Required work -
This exercise asks for a copy of each line in the records below with the word "output" in it.

Stored items -

═══

Source: an optimization exercise on an open RTL-to-GDS flow (aim: small area). Production flows keep margins and buffers that such runs may drop. In this exercise RTL edits were held to simulation tests only and were not proved equivalent to the original.

==> inputs of trial 69 <==
## ex_stage
module ex_stage (
	input  logic                clock,
	input  logic                rst_n,
	input  logic                issue_valid,
	input  logic [209:0]        issue_pkt,
	output logic                issue_credit,
	output logic                complete_valid,
	output logic [37:0]         complete,
	input  logic                bus_credit,
	output logic                branch_valid,
	output logic [39:0]         branch
);
	ex_pkg::issue_pkt_t      pkt;
	ex_pkg::result_t         head;
	assign pkt      = issue_pkt;
	assign complete = head;
	logic [ex_pkg::XLEN-1:0] opa;
	logic [ex_pkg::XLEN-1:0] opb;
	logic [63:0]             prod;
	logic [ex_pkg::XLEN-1:0] logic_out;
	logic                    is_mult;
	ex_pkg::result_t         result;
	ex_pkg::branch_rec_t     branch_next;
	logic [2:0]              issue_slot;
	logic                    wr_a;
	logic [2:0]              slot_a;
	logic                    wr_b;
	logic [2:0]              slot_b;
	logic                    pop;
	logic                    head_valid;
	assign is_mult = pkt.alu_func[3] && (pkt.alu_func[2] != pkt.alu_func[1]);
	operand_select u_operand_select (
		.issue_pkt (pkt),
		.is_mult   (is_mult),
		.opa       (opa),
		.opb       (opb)
	);
	int_alu u_int_alu (
		.opa     (opa),
		.opb     (opb),
		.rs2     (pkt.rs2_value),
  ...
==> module completion_buffer, before the edit <==
module completion_buffer (
	input  logic            clock,
	input  logic            rst_n,
	input  logic            wr,
	input  ex_pkg::result_t wr_data,
	output logic [2:0]      wr_slot,
	input  logic            wr_a,
	input  logic [2:0]      slot_a,
	input  logic            wr_b,
	input  logic [2:0]      slot_b,
	input  logic            pop,
	output logic            head_valid,
	output ex_pkg::result_t head
);
	logic [ex_pkg::TAG_W+ex_pkg::XLEN-1:0] mem [ex_pkg::BUF_DEPTH];
	logic [ex_pkg::BUF_DEPTH-1:0] busy;
	logic [2:0]                   order [ex_pkg::BUF_DEPTH];
	logic [3:0]                   wr_ptr;
	logic [3:0]                   rd_ptr;
	logic [2:0]                   wr_ptr_b;
	logic [2:0]                   head_slot;
	always_comb begin
		wr_slot = '0;
		for (int i = ex_pkg::BUF_DEPTH - 1; i >= 0; i--) begin
			if (!busy[i]) begin
				wr_slot = 3'(i);
			end
		end
	end
	always_ff @(posedge clock) begin
		if (wr) begin
			mem[wr_slot] <= wr_data;
		end
	end
	always_ff @(posedge clock or negedge rst_n) begin
		if (!rst_n) begin
			busy <= '0;
		end else begin
			for (int i = 0; i < ex_pkg::BUF_DEPTH; i++) begin
				if (wr && wr_slot == 3'(i)) begin
					busy[i] <= 1'b1;
				end else if (pop && head_slot == 3'(i)) begin
					busy[i] <= 1'b0;
				end
			end
		end
	end
	assign wr_ptr_b = wr_ptr[2:0] + {2'b0, wr_a};
	always_ff @(posedge clock) begin
		if (wr_a) begin
			order[wr_ptr[2:0]] <= slot_a;
		end
		if (wr_b) begin
			order[wr_ptr_b] <= slot_b;
		end
	end
	always_ff @(posedge clock or negedge rst_n) begin
		if (!rst_n) begin
			wr_ptr <= '0;
			rd_ptr <= '0;
		end else begin
			wr_ptr <= wr_ptr + {3'b0, wr_a} + {3'b0, wr_b};
			if (pop) begin
				rd_ptr <= rd_ptr + 1'b1;
			end
		end
	end
	logic [ex_pkg::BUF_DEPTH-1:0] rd_sel;
	logic [ex_pkg::BUF_DEPTH-1:0] head_sel;
	always_comb begin
		for (int i = 0; i < ex_pkg::BUF_DEPTH; i++) begin
			rd_sel[i]   = rd_ptr[2:0] == 3'(i);
			head_sel[i] = head_slot == 3'(i);
		end
	end
	for (genvar b = 0; b < 3; b++) begin : g_order_rd
		logic [ex_pkg::BUF_DEPTH-1:0] col;
		for (genvar i = 0; i < ex_pkg::BUF_DEPTH; i++) begin : g_col
			assign col[i] = order[i][b];
		end
		ex_rd8 u_rd (
			.d (col),
			.s (rd_sel),
			.y (head_slot[b])
		);
	end
	for (genvar b = 0; b < ex_pkg::TAG_W + ex_pkg::XLEN; b++) begin : g_head_rd
		logic [ex_pkg::BUF_DEPTH-1:0] col;
		for (genvar i = 0; i < ex_pkg::BUF_DEPTH; i++) begin : g_col
			assign col[i] = mem[i][b];
		end
		ex_rd8 u_rd (
			.d (col),
			.s (head_sel),
			.y (head[b])
		);
	end
	assign head_valid = wr_ptr != rd_ptr;
endmodule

═══

Exercise solution -
	output logic                issue_credit,
	output logic                complete_valid,
	output logic [37:0]         complete,
	output logic                branch_valid,
	output logic [39:0]         branch
	output logic [2:0]      wr_slot,
	output logic            head_valid,
	output ex_pkg::result_t head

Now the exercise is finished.